Validation exercises led by consortia at Leiden Observatory, Observatoire de Paris-Meudon, University of Edinburgh, and Institute of Astronomy, Cambridge revealed systematic effects including a global parallax zero-point offset, magnitude- and color-dependent errors, and spatially correlated systematics studied in comparison with Hubble Space Telescope parallaxes, VLBI measurements, and ground-based radial velocity surveys like RAVE and GALAH. Teams from Max Planck Institute for Astronomy and University of Groningen characterized scanning-law related artefacts, while groups at Instituto de Astrofísica de Andalucía and University of Barcelona examined crowding effects in dense regions such as Galactic Center, Large Magellanic Cloud, and Orion Nebula.

Scientific Results and Applications

Gaia DR2 enabled transformative results: detailed mapping of the Milky Way disk kinematics and non-axisymmetric structures, discovery of new open clusters and star clusters by research groups at Cambridge University, University of Edinburgh, and University of Vienna, constraints on the initial mass function and stellar evolution from comparisons with PARSEC and MIST isochrones, improved distance scales for Cepheid variables and RR Lyrae, and refined dynamics of streams and merger remnants including the Gaia Sausage identified by teams at Université de Strasbourg and Observatoire de Paris. Studies at Columbia University, University of Oxford, University of Chicago, Princeton University, and Yale University used DR2 for exoplanet host characterization, while groups at European Southern Observatory and National Astronomical Observatory of Japan combined DR2 with spectroscopic surveys like APOGEE and LAMOST.

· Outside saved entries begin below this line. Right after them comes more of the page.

This is an optimization exercise on Yosys and OpenROAD, whose aim is small area, a short achievable clock period and few clock cycles per item, not a production implementation. At most, simulation tests tie the RTL to the original design; equivalence was not proved. For runs 1 and 2, only the layout was checked, not whether the RTL still works.

**flow/config.mk**
```make
export PLATFORM = sky130hd
export DESIGN_NAME = tap_tempo_averager_core
export DESIGN_NICKNAME = tap_tempo_averager_core
export VERILOG_FILES = /design/flow/design.v
export SDC_FILE = /design/flow/constraint.sdc
export NUM_CORES = 4
export LEC_CHECK = 0
export ABC_CLOCK_PERIOD_IN_PS = 5000
export CAP_MARGIN = 20
export CORE_MARGIN = 2
export CORE_UTILIZATION = 40
export SETUP_SLACK_MARGIN = 5
export SLEW_MARGIN = 20
```
**flow/constraint.sdc**
```tcl
create_clock -name core_clock -period 10.0 [get_ports {aclk}]
set_input_delay 2.0000 -clock core_clock [delete_from_list [all_inputs] [get_ports {aclk}]]
set_output_delay 2.0000 -clock core_clock [all_outputs]
set_load 0.01 [all_outputs]
```
**flow/design.v**
```verilog
package ttavg_pkg;
    localparam logic [7:0] CEILING_RESET = 8'd220;
endpackage
module tap_tempo_averager_core #(
    parameter int COUNT_WIDTH = 16,
    parameter int TIME_WIDTH  = 32,
    parameter int FRAC_BITS   = 8
) (
    input  logic                               aclk,
    input  logic                               aresetn,
    input  logic                               s_tvalid,
    output logic                               s_tready,
    input  logic [((TIME_WIDTH+7)/8)*8-1:0]    s_tdata,
    input  logic                               s_tuser,
    output logic                               m_tvalid,
    input  logic                               m_tready,
    output logic [47:0]                        m_tdata,
    output logic [2:0]                         m_tuser,
    input  logic                               cfg_we,
    input  logic [7:0]                         cfg_wdata
);
    localparam int K      = 2;                        
    localparam int TSTEPS = ((16 + K - 1) / K) * K;   
    localparam int ASTEPS = ((22 + K - 1) / K) * K;   
    localparam int TCYC   = TSTEPS / K;
    localparam int ACYC   = ASTEPS / K;
    localparam logic [31:0] TNUM = 32'd15360000;      
    localparam logic [2:0] S_IDLE  = 3'd0;
    localparam logic [2:0] S_SHORT = 3'd1;
    localparam logic [2:0] S_GAP   = 3'd2;
    localparam logic [2:0] S_TDIV  = 3'd3;
    localparam logic [2:0] S_CLAMP = 3'd4;
    localparam logic [2:0] S_ACC   = 3'd5;
    localparam logic [2:0] S_ADIV  = 3'd6;
    localparam logic [2:0] S_FIN   = 3'd7;
    logic [2:0]  st;
    logic [3:0]  cyc;
    logic [7:0]  ceil_r;
    logic [31:0] prev;
    logic [15:0] count;
    logic [35:0] s15;
    logic [23:0] rem;
    logic [31:0] dreg;
    logic        mv;
    logic [2:0]  status;
    logic [11:0] lt, at;
    logic [7:0]  aw;
    logic [15:0] nsel;
    logic [23:0] dsor;
    logic [K-1:0] dbits, qbits;
    logic [23:0] rem_nx;
    assign nsel = (count == 16'hFFFF) ? 16'hFFFE : count;
    assign dsor = (st == S_TDIV) ? dreg[23:0] : {8'd0, nsel};
    logic [TSTEPS-1:0] tnum_bits;
    logic [ASTEPS-1:0] anum_bits;
    logic [K-1:0]      tsel, asel;
    assign tnum_bits = TNUM[TSTEPS-1:0];
    assign anum_bits = {s15[ASTEPS-3:0], 2'b00};
    always_comb begin
        tsel = '0;
        asel = '0;
        for (int k = 0; k < TCYC; k++)
            if (cyc == 4'(k)) tsel = tnum_bits[TSTEPS-1-k*K -: K];
        for (int k = 0; k < ACYC; k++)
            if (cyc == 4'(k)) asel = anum_bits[ASTEPS-1-k*K -: K];
        dbits = (st == S_TDIV) ? tsel : asel;
    end
    always_comb begin
        logic [24:0] tr;
        logic [25:0] df;
        rem_nx = rem;
        for (int j = 0; j < K; j++) begin
            tr = {rem_nx, dbits[K-1-j]};
            df = {1'b0, tr} - {2'b0, dsor};
            qbits[K-1-j] = !df[25];
            rem_nx = df[25] ? tr[23:0] : df[23:0];
        end
    end
    logic [15:0] ceilq, tq, tempo;
    logic        ovf, big;
    assign ceilq = {ceil_r, 8'd0};
    assign tq    = prev[15:0];
    assign big   = |dreg[31:24];
    assign ovf   = (dreg[31:8] == 24'd0) && (dreg[7:0] <= 8'd234);
    logic [35:0] s15_acc;
    logic [19:0] t15;
    assign t15     = {tq, 4'd0} - {4'd0, tq};
    assign s15_acc = (count == 16'hFFFF) ? s15 : s15 + {16'd0, t15};
    logic [21:0] u;
    logic        c;
    logic        rlo, rhi, wlo, whi, restart;
    logic [2:0]  st_res;
    logic [18:0] t5;
    logic [11:0] lt_res, at_res;
    logic [7:0]  aw_res;
    logic [1:0]  r3;
    logic [3:0]  r15;
    assign u    = dreg[21:0];
    assign c    = (rem != 24'd0);
    logic [21:0] t45;
    logic [20:0] u2;
    logic [18:0] u8;
    assign t45 = {t15, 1'b0} + {2'b0, t15};
    assign u2  = u[21:1];
    assign u8  = u[21:3];
    assign rlo = u2 < {1'b0, t15};
    assign wlo = u8 < t5;
    assign rhi = ({1'b0, u8} > t15) || (({1'b0, u8} == t15) && ((u[2:0] != 3'd0) || c));
    assign whi = ({1'b0, u2} > t45) || (({1'b0, u2} == t45) && (u[0] || c));
    assign restart = rlo | rhi;
    assign st_res  = restart ? 3'd3 : ((wlo | whi) ? 3'd2 : 3'd1);
    assign t5     = {1'b0, tq, 2'b0} + {3'b0, tq};
    assign lt_res = 12'((t5 + 19'd64) >> 7);
    assign at_res = at + 12'(({1'b0, r3} + 3'd1 + {2'b0, u[8]}) >= 3'd3);
    assign aw_res = aw + 8'(({1'b0, r15} + 5'd7 + {4'b0, u[9]}) >= 5'd15);
    logic [1:0]  r3_nx;
    logic [3:0]  r15_nx;
    logic [11:0] at_nx;
    logic [7:0]  aw_nx;
    always_comb begin
        logic [2:0] t3;
        logic [4:0] t15s;
        int p;
        t3   = 3'd0;
        t15s = 5'd0;
        r3_nx  = r3;
        r15_nx = r15;
        at_nx  = at;
        aw_nx  = aw;
        for (int j = 0; j < K; j++) begin
            p = ASTEPS - 1 - (int'(cyc) - 1) * K - j;
            if (p >= 9) begin
                t3    = {r3_nx, dreg[K-1-j]};
                at_nx = {at_nx[10:0], (t3 >= 3'd3)};
                r3_nx = (t3 >= 3'd3) ? 2'(t3 - 3'd3) : t3[1:0];
            end
            if (p >= 10) begin
                t15s   = {r15_nx, dreg[K-1-j]};
                aw_nx  = {aw_nx[6:0], (t15s >= 5'd15)};
                r15_nx = (t15s >= 5'd15) ? 4'(t15s - 5'd15) : t15s[3:0];
            end
        end
    end
    logic acc_now, short_now;
    assign short_now = s_tvalid && s_tready && (st != S_FIN);
    assign acc_now   = s_tvalid && s_tready && (st == S_FIN);
    assign s_tready = !mv && ((st == S_FIN) || (st == S_SHORT)
                              || ((st == S_IDLE) && (count == 16'd0)));
    always_ff @(posedge aclk) begin
        if (!aresetn) begin
            st  <= S_IDLE;
            cyc <= '0;
        end else begin
            case (st)
                S_IDLE: begin
                    cyc <= '0;
                    if (s_tvalid && !s_tready)
                        st <= (s_tuser || count == 16'd0) ? S_SHORT : S_GAP;
                end
                S_SHORT: if (short_now) st <= S_IDLE;
                S_GAP:   st <= S_TDIV;
                S_TDIV: begin
                    cyc <= cyc + 4'd1;
                    if (cyc == 4'(TCYC - 1)) begin
                        st  <= S_CLAMP;
                        cyc <= '0;
                    end
                end
                S_CLAMP: st <= S_ACC;
                S_ACC:   if (!mv) st <= S_ADIV;
                S_ADIV: begin
                    cyc <= cyc + 4'd1;
                    if (cyc == 4'(ACYC - 1)) begin
                        st  <= S_FIN;
                        cyc <= '0;
                    end
                end
                S_FIN:   if (acc_now) st <= S_IDLE;
                default: st <= S_IDLE;
            endcase
        end
    end
    always_ff @(posedge aclk) begin
        case (st)
            S_IDLE:  dreg <= s_tdata[31:0];
            S_GAP:   dreg <= dreg - prev;
            S_ADIV:  dreg <= {dreg[31-K:0], qbits};
            default: ;
        endcase
        case (st)
            S_GAP:  rem <= 24'(TNUM >> TSTEPS);
            S_TDIV: rem <= rem_nx;
            S_ACC:  rem <= 24'(s15_acc >> (ASTEPS - 2));
            S_ADIV: rem <= rem_nx;
            default: ;
        endcase
    end
    always_ff @(posedge aclk) begin
        if (!aresetn) begin
            ceil_r <= 8'd220;
            prev   <= '0;
            count  <= '0;
            s15    <= '0;
        end else begin
            if (cfg_we) ceil_r <= cfg_wdata;
            if (short_now) begin
                if (s_tuser) begin
                    prev  <= '0;
                    count <= '0;
                    s15   <= '0;
                end else begin
                    prev  <= s_tdata[31:0];
                    count <= 16'd1;
                end
            end else begin
                case (st)
                    S_TDIV:  prev <= {prev[31-K:0], qbits};
                    S_CLAMP: prev[15:0] <= big ? 16'd0
                                         : ((ovf || tq > ceilq) ? ceilq : tq);
                    S_ACC:   if (!mv) s15 <= s15_acc;
                    S_FIN: if (acc_now) begin
                        if (restart) begin
                            prev  <= '0;
                            count <= '0;
                            s15   <= '0;
                        end else begin
                            prev <= s_tdata[31:0];
                            if (count != 16'hFFFF) count <= count + 16'd1;
                        end
                    end
                    default: ;
                endcase
            end
        end
    end
    always_ff @(posedge aclk) begin
        if (!aresetn) begin
            mv <= 1'b0;
        end else if (short_now || acc_now) begin
            mv <= 1'b1;
        end else if (m_tready) begin
            mv <= 1'b0;
        end
    end
    always_ff @(posedge aclk) begin
        if (st == S_ACC) begin
            r3  <= '0;
            r15 <= '0;
        end else if (st == S_ADIV && cyc != 4'd0) begin
            r3  <= r3_nx;
            r15 <= r15_nx;
        end
        if (st == S_ACC && !mv) begin
            at <= '0;
            aw <= '0;
        end else if (st == S_ADIV && cyc != 4'd0) begin
            at <= at_nx;
            aw <= aw_nx;
        end else if (short_now) begin
            at     <= '0;
            aw     <= '0;
        end else if (acc_now) begin
            at     <= at_res;
            aw     <= aw_res;
        end
        if (short_now) begin
            status <= s_tuser ? 3'd4 : 3'd0;
            lt     <= '0;
        end else if (acc_now) begin
            status <= st_res;
            lt     <= lt_res;
        end
    end
    assign m_tvalid = mv;
    assign m_tdata  = {count, aw, at, lt};
    assign m_tuser  = status;
endmodule
```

Limitations and Known Issues

DR2 carried known limitations documented by DPAC: systematic parallax zero-point offsets (~−0.03 mas on average), underestimated uncertainties for faint sources, completeness limits at G~20–21 influenced by the scanning law, BP/RP photometric systematics in crowded regions, and radial velocity limits for hot stars and binaries; these issues were studied by scientists at Instituto de Astrofísica de Canarias, Leiden University, Max Planck Institute for Astronomy, and University of Cambridge. Cross-matches with datasets from Hipparcos, HST, VLT, and Keck Observatory helped quantify biases, while methodological papers from University of Milan and Institut d'Astrophysique de Paris provided correction strategies adopted by many survey teams.

Legacy and Subsequent Releases

Gaia DR2 set the stage for subsequent releases including the intermediate Gaia Early Data Release 3 and the full Gaia Data Release 3 produced by DPAC, inspiring collaborations among institutions like ESA, European Southern Observatory, Max Planck Society, Institute of Astronomy, Cambridge, and national observatories. Its legacy influences missions and surveys such as James Webb Space Telescope, LSST, Euclid, WFIRST/Nancy Grace Roman Space Telescope, and ground facilities including Vera C. Rubin Observatory, driving methodological advances at Gaia Data Processing and Analysis Consortium nodes and shaping the research programs of universities and institutes worldwide.